> _WHAT TO PRODUCE_
From the data below, copy exactly the lines that lie between the one holding "and2,83,0.027" and the one holding "3_3_place_gp | 2759 | 20000 | 0.488 |", including both, and nothing more.

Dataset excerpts
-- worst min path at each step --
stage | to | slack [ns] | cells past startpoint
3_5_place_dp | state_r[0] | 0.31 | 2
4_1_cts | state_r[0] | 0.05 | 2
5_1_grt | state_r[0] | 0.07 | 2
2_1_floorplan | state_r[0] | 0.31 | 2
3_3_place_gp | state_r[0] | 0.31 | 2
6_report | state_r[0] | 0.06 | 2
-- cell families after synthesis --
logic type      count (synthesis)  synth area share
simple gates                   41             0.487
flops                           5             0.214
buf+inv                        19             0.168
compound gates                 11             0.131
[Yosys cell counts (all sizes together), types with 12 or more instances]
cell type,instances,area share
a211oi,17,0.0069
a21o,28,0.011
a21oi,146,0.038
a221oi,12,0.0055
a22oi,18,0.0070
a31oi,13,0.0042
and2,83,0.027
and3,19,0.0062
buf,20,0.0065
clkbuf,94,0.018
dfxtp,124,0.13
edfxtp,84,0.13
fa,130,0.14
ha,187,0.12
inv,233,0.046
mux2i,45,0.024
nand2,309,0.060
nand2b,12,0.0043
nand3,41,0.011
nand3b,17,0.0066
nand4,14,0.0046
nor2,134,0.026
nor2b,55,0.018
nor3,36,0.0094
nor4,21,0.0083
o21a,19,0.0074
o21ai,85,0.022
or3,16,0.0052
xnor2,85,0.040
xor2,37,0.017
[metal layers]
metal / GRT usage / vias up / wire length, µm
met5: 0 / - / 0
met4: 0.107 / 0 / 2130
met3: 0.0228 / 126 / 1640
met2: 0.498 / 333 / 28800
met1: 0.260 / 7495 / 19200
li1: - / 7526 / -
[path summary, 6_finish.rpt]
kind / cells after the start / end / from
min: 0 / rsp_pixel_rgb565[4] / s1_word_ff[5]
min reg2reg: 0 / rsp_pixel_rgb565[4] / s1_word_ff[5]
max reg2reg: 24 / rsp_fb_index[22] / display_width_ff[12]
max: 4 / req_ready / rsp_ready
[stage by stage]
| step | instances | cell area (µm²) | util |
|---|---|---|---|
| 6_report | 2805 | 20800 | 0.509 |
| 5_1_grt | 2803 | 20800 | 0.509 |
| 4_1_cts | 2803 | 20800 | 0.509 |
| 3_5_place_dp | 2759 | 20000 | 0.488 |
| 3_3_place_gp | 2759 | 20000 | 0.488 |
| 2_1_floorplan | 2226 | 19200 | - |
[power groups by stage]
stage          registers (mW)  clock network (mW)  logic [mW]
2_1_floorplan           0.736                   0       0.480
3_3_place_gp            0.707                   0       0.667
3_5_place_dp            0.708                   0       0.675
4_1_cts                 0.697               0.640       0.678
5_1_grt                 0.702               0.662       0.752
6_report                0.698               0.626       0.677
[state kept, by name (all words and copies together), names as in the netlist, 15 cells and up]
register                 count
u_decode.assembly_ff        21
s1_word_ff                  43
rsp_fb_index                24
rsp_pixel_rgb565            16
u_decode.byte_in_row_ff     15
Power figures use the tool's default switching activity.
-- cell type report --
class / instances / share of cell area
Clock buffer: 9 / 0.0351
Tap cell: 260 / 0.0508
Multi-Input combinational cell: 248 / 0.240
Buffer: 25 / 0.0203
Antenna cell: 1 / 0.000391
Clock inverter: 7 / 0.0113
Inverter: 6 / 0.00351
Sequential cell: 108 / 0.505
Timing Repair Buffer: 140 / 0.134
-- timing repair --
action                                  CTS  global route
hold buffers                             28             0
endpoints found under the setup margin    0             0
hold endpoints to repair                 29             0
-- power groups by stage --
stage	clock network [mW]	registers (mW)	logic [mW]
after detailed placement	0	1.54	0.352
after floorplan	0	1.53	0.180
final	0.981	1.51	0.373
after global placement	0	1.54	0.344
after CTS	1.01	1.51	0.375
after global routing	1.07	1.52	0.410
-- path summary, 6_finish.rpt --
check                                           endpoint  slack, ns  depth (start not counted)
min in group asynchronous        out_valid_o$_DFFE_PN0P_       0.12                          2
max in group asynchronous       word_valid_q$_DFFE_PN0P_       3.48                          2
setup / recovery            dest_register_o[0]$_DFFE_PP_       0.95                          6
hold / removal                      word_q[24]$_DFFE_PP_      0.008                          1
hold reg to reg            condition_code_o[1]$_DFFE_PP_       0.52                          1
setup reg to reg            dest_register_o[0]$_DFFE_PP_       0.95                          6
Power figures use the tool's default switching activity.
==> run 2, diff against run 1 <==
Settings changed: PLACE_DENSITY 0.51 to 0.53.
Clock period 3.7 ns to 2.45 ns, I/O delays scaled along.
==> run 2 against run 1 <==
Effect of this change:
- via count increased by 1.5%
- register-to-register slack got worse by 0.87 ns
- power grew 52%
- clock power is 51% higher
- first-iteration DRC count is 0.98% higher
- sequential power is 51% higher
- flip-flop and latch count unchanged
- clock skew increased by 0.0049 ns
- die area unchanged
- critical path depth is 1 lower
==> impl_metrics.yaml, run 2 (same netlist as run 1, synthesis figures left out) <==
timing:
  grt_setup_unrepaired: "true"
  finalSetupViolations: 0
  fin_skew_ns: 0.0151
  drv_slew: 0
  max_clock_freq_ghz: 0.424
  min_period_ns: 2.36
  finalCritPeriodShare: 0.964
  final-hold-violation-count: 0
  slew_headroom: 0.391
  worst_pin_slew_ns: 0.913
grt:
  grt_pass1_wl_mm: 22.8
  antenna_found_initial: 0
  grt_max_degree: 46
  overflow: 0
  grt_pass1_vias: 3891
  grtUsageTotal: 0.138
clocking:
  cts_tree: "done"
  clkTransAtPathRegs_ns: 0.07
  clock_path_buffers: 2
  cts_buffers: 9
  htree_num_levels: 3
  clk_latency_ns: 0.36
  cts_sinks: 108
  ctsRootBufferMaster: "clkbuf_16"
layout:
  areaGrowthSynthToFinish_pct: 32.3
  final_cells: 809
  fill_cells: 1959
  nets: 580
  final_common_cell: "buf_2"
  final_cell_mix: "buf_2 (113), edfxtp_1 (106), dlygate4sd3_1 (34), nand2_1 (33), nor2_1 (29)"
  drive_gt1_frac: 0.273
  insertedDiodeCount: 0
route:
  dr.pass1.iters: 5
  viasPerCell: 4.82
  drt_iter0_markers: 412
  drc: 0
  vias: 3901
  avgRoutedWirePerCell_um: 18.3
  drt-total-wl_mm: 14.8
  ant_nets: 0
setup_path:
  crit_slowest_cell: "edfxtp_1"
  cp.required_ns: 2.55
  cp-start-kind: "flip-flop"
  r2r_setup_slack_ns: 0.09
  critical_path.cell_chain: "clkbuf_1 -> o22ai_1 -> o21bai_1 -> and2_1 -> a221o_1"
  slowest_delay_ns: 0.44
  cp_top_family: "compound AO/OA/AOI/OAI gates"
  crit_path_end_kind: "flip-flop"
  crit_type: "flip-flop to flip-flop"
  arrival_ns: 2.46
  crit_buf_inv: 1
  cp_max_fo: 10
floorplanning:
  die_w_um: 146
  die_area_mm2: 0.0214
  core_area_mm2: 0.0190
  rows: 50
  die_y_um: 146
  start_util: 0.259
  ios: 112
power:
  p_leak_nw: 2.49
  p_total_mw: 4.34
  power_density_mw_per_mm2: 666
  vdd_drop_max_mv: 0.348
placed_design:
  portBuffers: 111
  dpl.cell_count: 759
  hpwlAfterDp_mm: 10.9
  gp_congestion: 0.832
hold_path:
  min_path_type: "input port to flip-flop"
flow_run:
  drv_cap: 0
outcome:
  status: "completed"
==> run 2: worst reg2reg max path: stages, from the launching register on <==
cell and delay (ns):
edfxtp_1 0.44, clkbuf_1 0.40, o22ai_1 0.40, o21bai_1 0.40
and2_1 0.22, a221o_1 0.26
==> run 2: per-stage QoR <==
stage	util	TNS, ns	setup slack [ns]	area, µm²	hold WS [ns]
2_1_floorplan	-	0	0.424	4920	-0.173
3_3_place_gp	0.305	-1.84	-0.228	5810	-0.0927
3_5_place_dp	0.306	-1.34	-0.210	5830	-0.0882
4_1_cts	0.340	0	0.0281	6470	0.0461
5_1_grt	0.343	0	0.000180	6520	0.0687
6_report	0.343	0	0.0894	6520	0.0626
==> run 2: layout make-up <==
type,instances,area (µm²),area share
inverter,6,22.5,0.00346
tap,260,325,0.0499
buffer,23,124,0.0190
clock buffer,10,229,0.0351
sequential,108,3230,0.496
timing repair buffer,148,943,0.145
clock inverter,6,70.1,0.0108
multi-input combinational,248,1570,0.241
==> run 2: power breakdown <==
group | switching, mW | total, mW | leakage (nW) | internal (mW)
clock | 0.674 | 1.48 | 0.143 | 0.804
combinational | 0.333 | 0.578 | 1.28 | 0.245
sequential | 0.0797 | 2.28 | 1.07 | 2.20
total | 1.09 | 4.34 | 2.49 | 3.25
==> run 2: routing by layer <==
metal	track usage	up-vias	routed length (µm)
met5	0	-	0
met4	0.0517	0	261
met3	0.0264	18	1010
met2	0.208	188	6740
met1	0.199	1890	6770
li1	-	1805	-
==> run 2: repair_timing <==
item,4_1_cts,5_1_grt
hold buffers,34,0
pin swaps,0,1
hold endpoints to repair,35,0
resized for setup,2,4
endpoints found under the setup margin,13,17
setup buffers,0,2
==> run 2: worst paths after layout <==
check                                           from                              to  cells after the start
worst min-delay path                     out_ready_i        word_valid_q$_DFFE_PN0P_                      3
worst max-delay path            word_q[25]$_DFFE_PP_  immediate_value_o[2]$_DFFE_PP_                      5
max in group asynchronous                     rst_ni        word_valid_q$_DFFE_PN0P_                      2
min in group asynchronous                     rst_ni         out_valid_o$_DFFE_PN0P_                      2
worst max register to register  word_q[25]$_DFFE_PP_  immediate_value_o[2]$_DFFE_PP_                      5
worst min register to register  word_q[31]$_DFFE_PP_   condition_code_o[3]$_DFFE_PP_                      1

> _RESULT OF THE TASK_
and2,83,0.027
and3,19,0.0062
buf,20,0.0065
clkbuf,94,0.018
dfxtp,124,0.13
edfxtp,84,0.13
fa,130,0.14
ha,187,0.12
inv,233,0.046
mux2i,45,0.024
nand2,309,0.060
nand2b,12,0.0043
nand3,41,0.011
nand3b,17,0.0066
nand4,14,0.0046
nor2,134,0.026
nor2b,55,0.018
nor3,36,0.0094
nor4,21,0.0083
o21a,19,0.0074
o21ai,85,0.022
or3,16,0.0052
xnor2,85,0.040
xor2,37,0.017
[metal layers]
metal / GRT usage / vias up / wire length, µm
met5: 0 / - / 0
met4: 0.107 / 0 / 2130
met3: 0.0228 / 126 / 1640
met2: 0.498 / 333 / 28800
met1: 0.260 / 7495 / 19200
li1: - / 7526 / -
[path summary, 6_finish.rpt]
kind / cells after the start / end / from
min: 0 / rsp_pixel_rgb565[4] / s1_word_ff[5]
min reg2reg: 0 / rsp_pixel_rgb565[4] / s1_word_ff[5]
max reg2reg: 24 / rsp_fb_index[22] / display_width_ff[12]
max: 4 / req_ready / rsp_ready
[stage by stage]
| step | instances | cell area (µm²) | util |
|---|---|---|---|
| 6_report | 2805 | 20800 | 0.509 |
| 5_1_grt | 2803 | 20800 | 0.509 |
| 4_1_cts | 2803 | 20800 | 0.509 |
| 3_5_place_dp | 2759 | 20000 | 0.488 |
| 3_3_place_gp | 2759 | 20000 | 0.488 |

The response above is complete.